The TRA corporate plan for 2021/22-2023/24 sets out the following mission: “To defend UK economic interests against unfair international trade practices”.
Further, it sets out 4 guiding principles:
Impartiality: to be objective and fair to all parties and provide a route for interested parties to appeal decisions made by the TRA.
Efficiency: to ensure that cases are investigated swiftly and effectively, avoiding unnecessary burdens on complainants as well as the subjects of the complaint.
Proportionality: to have recommendations based on clear evidence, targeted at addressing the injury caused, taking into account the interests of domestic producers and regional impacts, as well as those of other interested parties, such as user industries and consumers.
Transparency: to balance the need to protect commercially confidential data whilst ensuring that relevant information about cases is accessible to interested parties and that there is accountability for decision-making.
These are reasonable principles and create an attitude of objectivity but do not, in themselves, reveal anything of more nuanced attitudes within the TRA that will have an influence on decision-making.
Around the time of the TRA becoming independent in June 2021, the Financial Times ran an article based around quotes from TRA Chief Executive Oliver Griffiths and the TRA Chair Simon Walker. The extract of the article below made the conclusion that the UK will have less protection from trade remedies than they had under the EU regime.
UK to have less protection from cheap imports, trade regulator warns (FT 13.6.21) British manufacturers are likely to have less protection against cheap imports from the UK’s post-Brexit trade regulator than they had under the EU regime, those running the new body have said.
The Trade Remedies Authority (TRA) had already scrapped “safeguard” tariffs in more than 50 areas since the UK left the EU, Oliver Griffiths, its chief executive, told the Financial Times, “We have built into our business plan an expectation we will have about four cases a year,”
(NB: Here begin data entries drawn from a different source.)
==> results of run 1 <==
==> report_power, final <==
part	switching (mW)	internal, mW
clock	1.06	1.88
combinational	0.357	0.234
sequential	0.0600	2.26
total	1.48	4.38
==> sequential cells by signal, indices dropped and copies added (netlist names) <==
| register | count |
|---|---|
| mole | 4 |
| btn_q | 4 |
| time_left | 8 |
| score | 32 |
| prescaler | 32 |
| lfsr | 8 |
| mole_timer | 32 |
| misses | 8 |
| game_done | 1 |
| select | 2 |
File: src/rtl/pixel_uart_serializer.sv
// Pixel FIFO feeding an 8N1 UART transmitter; final stage of the edge-detection pipeline.
// Define PIXEL_UART_PARITY_EN to insert an even-parity bit between the data bits and the stop bit.
module pixel_uart_serializer #(
    parameter int CLKS_PER_BIT = 1736,
    parameter int FIFO_DEPTH   = 16,
    parameter int ADDR_W       = 4
) (
    input  logic              clk_200mhz,
    input  logic              reset_n,
    input  logic [7:0]        pixel_in,
    input  logic              valid_in,
    output logic              ready_out,
    output logic              tx_serial,
    output logic              tx_busy,
    output logic [ADDR_W:0]   fifo_level,
    output logic [15:0]       overflow_cnt
);

    localparam int                CNT_W      = $clog2(CLKS_PER_BIT);
    localparam logic [CNT_W-1:0]  BAUD_LAST  = CNT_W'(CLKS_PER_BIT - 1);
    localparam logic [ADDR_W:0]   LEVEL_FULL = (ADDR_W + 1)'(FIFO_DEPTH);

`ifdef PIXEL_UART_PARITY_EN
    typedef enum logic [2:0] {IDLE, START, DATA, PARITY, STOP} state_t;
`else
    typedef enum logic [1:0] {IDLE, START, DATA, STOP} state_t;
`endif

    logic [7:0]        mem [FIFO_DEPTH];
    logic [ADDR_W-1:0] wr_ptr;
    logic [ADDR_W-1:0] rd_ptr;
    logic [ADDR_W:0]   count;

    state_t            state;
    logic [CNT_W-1:0]  baud_cnt;
    logic [2:0]        bit_idx;
    logic [7:0]        shift_reg;
`ifdef PIXEL_UART_PARITY_EN
    logic              parity_bit;
`endif

    logic push;
    logic drop;
    logic pop;
    logic baud_done;

    // Full is judged on the registered count, so a pop in the same cycle never admits a write.
    assign ready_out  = (count != LEVEL_FULL);
    assign fifo_level = count;
    assign push       = valid_in && ready_out;
    assign drop       = valid_in && !ready_out;
    assign pop        = (state == IDLE) && (count != '0);
    assign baud_done  = (baud_cnt == BAUD_LAST);

    // NOTE: pixel storage has no reset; only pointers and count define which entries are live.
    always_ff @(posedge clk_200mhz) begin
        if (push) begin
            mem[wr_ptr] <= pixel_in;
        end
    end

    // NOTE: every sequential block uses non-blocking assignments so all registers update together.
    always_ff @(posedge clk_200mhz or negedge reset_n) begin
        if (!reset_n) begin
            wr_ptr       <= '0;
            rd_ptr       <= '0;
            count        <= '0;
            overflow_cnt <= '0;
        end else begin
            if (push) begin
                wr_ptr <= wr_ptr + 1'b1;
            end
            if (pop) begin
                rd_ptr <= rd_ptr + 1'b1;
            end
            case ({push, pop})
                2'b10:   count <= count + 1'b1;
                2'b01:   count <= count - 1'b1;
                default: count <= count;
            endcase
            if (drop && (overflow_cnt != 16'hFFFF)) begin
                overflow_cnt <= overflow_cnt + 1'b1;
            end
        end
    end

    always_ff @(posedge clk_200mhz or negedge reset_n) begin
        if (!reset_n) begin
            state      <= IDLE;
            tx_serial  <= 1'b1;
            tx_busy    <= 1'b0;
            baud_cnt   <= '0;
            bit_idx    <= '0;
            shift_reg  <= '0;
`ifdef PIXEL_UART_PARITY_EN
            parity_bit <= 1'b0;
`endif
        end else begin
            case (state)
                IDLE: begin
                    tx_serial <= 1'b1;
                    baud_cnt  <= '0;
                    bit_idx   <= '0;
                    if (pop) begin
                        shift_reg  <= mem[rd_ptr];
`ifdef PIXEL_UART_PARITY_EN
                        parity_bit <= ^mem[rd_ptr];
`endif
                        tx_serial  <= 1'b0;
                        tx_busy    <= 1'b1;
                        state      <= START;
                    end
                end

                START: begin
                    if (baud_done) begin
                        baud_cnt  <= '0;
                        tx_serial <= shift_reg[0];
                        state     <= DATA;
                    end else begin
                        baud_cnt <= baud_cnt + 1'b1;
                    end
                end

                DATA: begin
                    if (baud_done) begin
                        baud_cnt <= '0;
                        if (bit_idx == 3'd7) begin
`ifdef PIXEL_UART_PARITY_EN
                            tx_serial <= parity_bit;
                            state     <= PARITY;
`else
                            tx_serial <= 1'b1;
                            state     <= STOP;
`endif
                        end else begin
                            // Present the next bit while shifting, so the line stays registered.
                            bit_idx   <= bit_idx + 1'b1;
                            shift_reg <= shift_reg >> 1;
                            tx_serial <= shift_reg[1];
                        end
                    end else begin
                        baud_cnt <= baud_cnt + 1'b1;
                    end
                end

`ifdef PIXEL_UART_PARITY_EN
                PARITY: begin
                    if (baud_done) begin
                        baud_cnt  <= '0;
                        tx_serial <= 1'b1;
                        state     <= STOP;
                    end else begin
                        baud_cnt <= baud_cnt + 1'b1;
                    end
                end
`endif

                STOP: begin
                    if (baud_done) begin
                        baud_cnt <= '0;
                        tx_busy  <= 1'b0;
                        state    <= IDLE;
                    end else begin
                        baud_cnt <= baud_cnt + 1'b1;
                    end
                end

                default: begin
                    tx_serial <= 1'b1;
                    tx_busy   <= 1'b0;
                    baud_cnt  <= '0;
                    state     <= IDLE;
                end
            endcase
        end
    end

endmodule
If this article correctly reflects the discussions that the FT had with the TRA, this does indicate something of a general attitude that the UK TRA may be more liberal in its approach than the European Commission in the EU.
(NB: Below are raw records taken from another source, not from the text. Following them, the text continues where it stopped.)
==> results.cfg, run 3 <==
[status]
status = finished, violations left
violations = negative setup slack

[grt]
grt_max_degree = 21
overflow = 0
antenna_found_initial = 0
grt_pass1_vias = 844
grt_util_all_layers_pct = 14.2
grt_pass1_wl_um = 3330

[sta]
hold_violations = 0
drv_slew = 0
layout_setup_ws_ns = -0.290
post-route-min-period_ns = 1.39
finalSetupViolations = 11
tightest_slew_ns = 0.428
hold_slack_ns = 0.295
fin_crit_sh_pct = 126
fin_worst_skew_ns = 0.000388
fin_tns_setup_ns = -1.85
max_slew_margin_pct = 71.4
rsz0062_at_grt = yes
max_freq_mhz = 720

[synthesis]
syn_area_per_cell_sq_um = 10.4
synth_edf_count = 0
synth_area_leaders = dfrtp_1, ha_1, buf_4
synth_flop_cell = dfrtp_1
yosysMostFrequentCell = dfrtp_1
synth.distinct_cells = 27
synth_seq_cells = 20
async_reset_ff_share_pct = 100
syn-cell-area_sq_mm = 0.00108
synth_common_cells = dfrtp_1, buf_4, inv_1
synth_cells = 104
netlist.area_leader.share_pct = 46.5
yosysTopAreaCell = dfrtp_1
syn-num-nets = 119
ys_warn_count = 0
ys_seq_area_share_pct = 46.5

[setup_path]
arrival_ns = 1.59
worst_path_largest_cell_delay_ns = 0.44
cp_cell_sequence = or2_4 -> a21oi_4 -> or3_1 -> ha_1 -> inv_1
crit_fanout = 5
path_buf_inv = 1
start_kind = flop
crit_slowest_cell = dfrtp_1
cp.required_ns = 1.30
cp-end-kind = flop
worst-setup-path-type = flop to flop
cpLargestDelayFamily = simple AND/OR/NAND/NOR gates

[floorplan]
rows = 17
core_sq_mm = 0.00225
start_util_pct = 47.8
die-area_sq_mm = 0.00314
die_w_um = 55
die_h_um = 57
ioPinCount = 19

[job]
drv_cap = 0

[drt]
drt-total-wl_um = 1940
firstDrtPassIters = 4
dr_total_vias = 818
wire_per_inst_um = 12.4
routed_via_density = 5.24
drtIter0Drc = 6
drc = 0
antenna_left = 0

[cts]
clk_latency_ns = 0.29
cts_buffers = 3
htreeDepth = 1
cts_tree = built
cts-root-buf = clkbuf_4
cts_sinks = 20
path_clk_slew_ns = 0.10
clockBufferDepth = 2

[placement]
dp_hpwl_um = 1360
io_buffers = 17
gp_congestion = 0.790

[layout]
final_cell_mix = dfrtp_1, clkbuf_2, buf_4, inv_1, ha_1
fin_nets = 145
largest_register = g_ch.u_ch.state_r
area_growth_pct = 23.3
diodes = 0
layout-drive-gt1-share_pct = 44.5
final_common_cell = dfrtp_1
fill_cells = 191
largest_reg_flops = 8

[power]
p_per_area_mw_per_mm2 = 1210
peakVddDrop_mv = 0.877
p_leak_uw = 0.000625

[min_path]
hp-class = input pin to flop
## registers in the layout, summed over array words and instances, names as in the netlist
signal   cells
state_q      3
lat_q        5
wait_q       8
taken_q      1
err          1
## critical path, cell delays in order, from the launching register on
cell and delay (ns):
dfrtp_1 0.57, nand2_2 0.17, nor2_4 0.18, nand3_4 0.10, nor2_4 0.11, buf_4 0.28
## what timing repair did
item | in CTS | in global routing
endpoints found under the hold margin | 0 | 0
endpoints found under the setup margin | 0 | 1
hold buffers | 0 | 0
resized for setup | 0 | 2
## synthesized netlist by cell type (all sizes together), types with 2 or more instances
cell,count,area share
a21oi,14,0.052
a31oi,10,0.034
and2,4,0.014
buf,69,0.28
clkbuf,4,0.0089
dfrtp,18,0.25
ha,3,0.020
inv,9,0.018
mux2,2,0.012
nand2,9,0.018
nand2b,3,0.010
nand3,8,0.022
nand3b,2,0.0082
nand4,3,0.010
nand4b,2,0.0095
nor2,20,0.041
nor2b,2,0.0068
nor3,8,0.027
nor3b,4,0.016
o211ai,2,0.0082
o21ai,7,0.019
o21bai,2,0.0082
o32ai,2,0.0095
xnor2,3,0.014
[src/rtl/pc_ctrl_pkg.sv]
// Shared encodings for the PC sequencer: FSM states, next-PC sources and the PC step.
package pc_ctrl_pkg;

  typedef enum logic [1:0] {
    ST_BOOT  = 2'd0,
    ST_RUN   = 2'd1,
    ST_HALT  = 2'd2,
    ST_FAULT = 2'd3
  } state_e;

  typedef enum logic [1:0] {
    SEL_SEQ = 2'd0,
    SEL_BR  = 2'd1,
    SEL_J   = 2'd2,
    SEL_JR  = 2'd3
  } pc_sel_e;

  localparam logic [31:0] PC_STEP = 32'd4;

endpackage

[src/rtl/pc_branch_ctrl_branch_cond.sv]
// Conditional-branch resolver: beq/bne against the ALU zero flag; purely combinational, no backpressure.
module branch_cond (
  input  logic beq,
  input  logic bne,
  input  logic zero,
  output logic br_taken
);

  // beq and bne together simply OR; the decoder never flags it as illegal.
  assign br_taken = (beq & zero) | (bne & ~zero);

endmodule

[src/rtl/pc_branch_ctrl.sv]
// PC sequencer with boot/halt/fault FSM and saturating branch counters; PC updates one clock after
// the decision, taken/pc_plus4 are combinational; stall holds PC, counters and clears flush.
module pc_branch_ctrl
  import pc_ctrl_pkg::*;
#(
  parameter logic [31:0] RESET_PC = 32'h0000_0000,
  parameter int unsigned CNT_W    = 16
) (
  input  logic             clk,
  input  logic             rst,
  input  logic             stall,
  input  logic             halt,
  input  logic             beq,
  input  logic             bne,
  input  logic             zero,
  input  logic             jump,
  input  logic             jr,
  input  logic [31:0]      imm_ext,
  input  logic [25:0]      jump_index,
  input  logic [31:0]      jr_target,
  output logic [31:0]      pc,
  output logic [31:0]      pc_plus4,
  output logic             fetch_valid,
  output logic             taken,
  output logic             flush,
  output logic             fault,
  output logic [CNT_W-1:0] branch_cnt,
  output logic [CNT_W-1:0] taken_cnt
);

  state_e           state_q, state_d;
  logic [31:0]      pc_q, pc_d;
  logic             flush_q, flush_d;
  logic [CNT_W-1:0] branch_cnt_q, branch_cnt_d;
  logic [CNT_W-1:0] taken_cnt_q, taken_cnt_d;

  logic        br_taken;
  logic        jr_misaligned;
  pc_sel_e     pc_sel;
  logic [31:0] pc_nxt;

  function automatic logic [CNT_W-1:0] sat_inc(input logic [CNT_W-1:0] v);
    return (&v) ? v : v + 1'b1;
  endfunction

  branch_cond u_branch_cond (
    .beq      (beq),
    .bne      (bne),
    .zero     (zero),
    .br_taken (br_taken)
  );

  assign pc_plus4      = pc_q + PC_STEP;
  assign jr_misaligned = (jr_target[1:0] != 2'b00);

  always_comb begin
    pc_sel = SEL_SEQ;
    if (jr)            pc_sel = SEL_JR;
    else if (jump)     pc_sel = SEL_J;
    else if (br_taken) pc_sel = SEL_BR;
  end

  always_comb begin
    pc_nxt = pc_plus4;
    case (pc_sel)
      SEL_JR:  pc_nxt = jr_target;
      SEL_J:   pc_nxt = {pc_plus4[31:28], jump_index, 2'b00};
      SEL_BR:  pc_nxt = pc_plus4 + (imm_ext << 2);
      default: pc_nxt = pc_plus4;
    endcase
  end

  always_comb begin
    state_d      = state_q;
    pc_d         = pc_q;
    flush_d      = 1'b0;
    branch_cnt_d = branch_cnt_q;
    taken_cnt_d  = taken_cnt_q;
    case (state_q)
      ST_BOOT: state_d = ST_RUN;
      ST_RUN: begin
        if (halt) begin
          state_d = ST_HALT;
        end else if (!stall) begin
          // A misaligned jr freezes the PC at the jr itself and is not counted.
          if (pc_sel == SEL_JR && jr_misaligned) begin
            state_d = ST_FAULT;
          end else begin
            pc_d    = pc_nxt;
            flush_d = (pc_sel != SEL_SEQ);
            if (beq | bne) branch_cnt_d = sat_inc(branch_cnt_q);
            if (br_taken)  taken_cnt_d  = sat_inc(taken_cnt_q);
          end
        end
      end
      default: state_d = state_q;
    endcase
  end

  always_ff @(posedge clk) begin
    if (rst) begin
      state_q      <= ST_BOOT;
      pc_q         <= RESET_PC;
      flush_q      <= 1'b0;
      branch_cnt_q <= '0;
      taken_cnt_q  <= '0;
    end else begin
      state_q      <= state_d;
      pc_q         <= pc_d;
      flush_q      <= flush_d;
      branch_cnt_q <= branch_cnt_d;
      taken_cnt_q  <= taken_cnt_d;
    end
  end

  assign pc          = pc_q;
  assign fetch_valid = (state_q == ST_RUN);
  assign fault       = (state_q == ST_FAULT);
  assign taken       = (state_q == ST_RUN) & (br_taken | jump | jr);
  assign flush       = flush_q;
  assign branch_cnt  = branch_cnt_q;
  assign taken_cnt   = taken_cnt_q;

endmodule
We have only seen a small number of TRA determinations at the time of writing, all of which have been in the context of transition reviews. However, I would make a tentative conclusion that the TRA does have an agenda of trying to somewhat liberalise the remedies transitioned by the EU in terms of reducing the scope of the measures in terms of products or countries covered. This would be consistent with the attitude reported by the FT.
That said, in all TRA decisions so far, the TRA has recommended that the transitioned measures be continued. Thus, the evidence is that the TRA’s approach in terms of paradigm is similar to other major trade remedy authorities, albeit that there may be a nuance towards a slightly more liberal approach than, say, the US and EU.
It might be questioned whether the attitudes reported by the FT article are consistent with the four guiding principles of the TRA set out in the corporate plan? I don’t think that they are are. However, I can’t blame the TRA for trying to find some clarity around these nuances. As previously stated, I don’t think that trade remedy investigations are ever black and white with only one clear answer. Attitudes and nuances do affect the analysis. It can perhaps be argued that it is unfair to ask the TRA to be independent and objective when there clearly are political aspects to the discretion that the TRA has to exercise even within the constraints it has to operate. This is why a re-consideration of the SoS powers in trade remedy investigations is timely (see the post New UK legislation on 'call-in' of trade remedy investigations).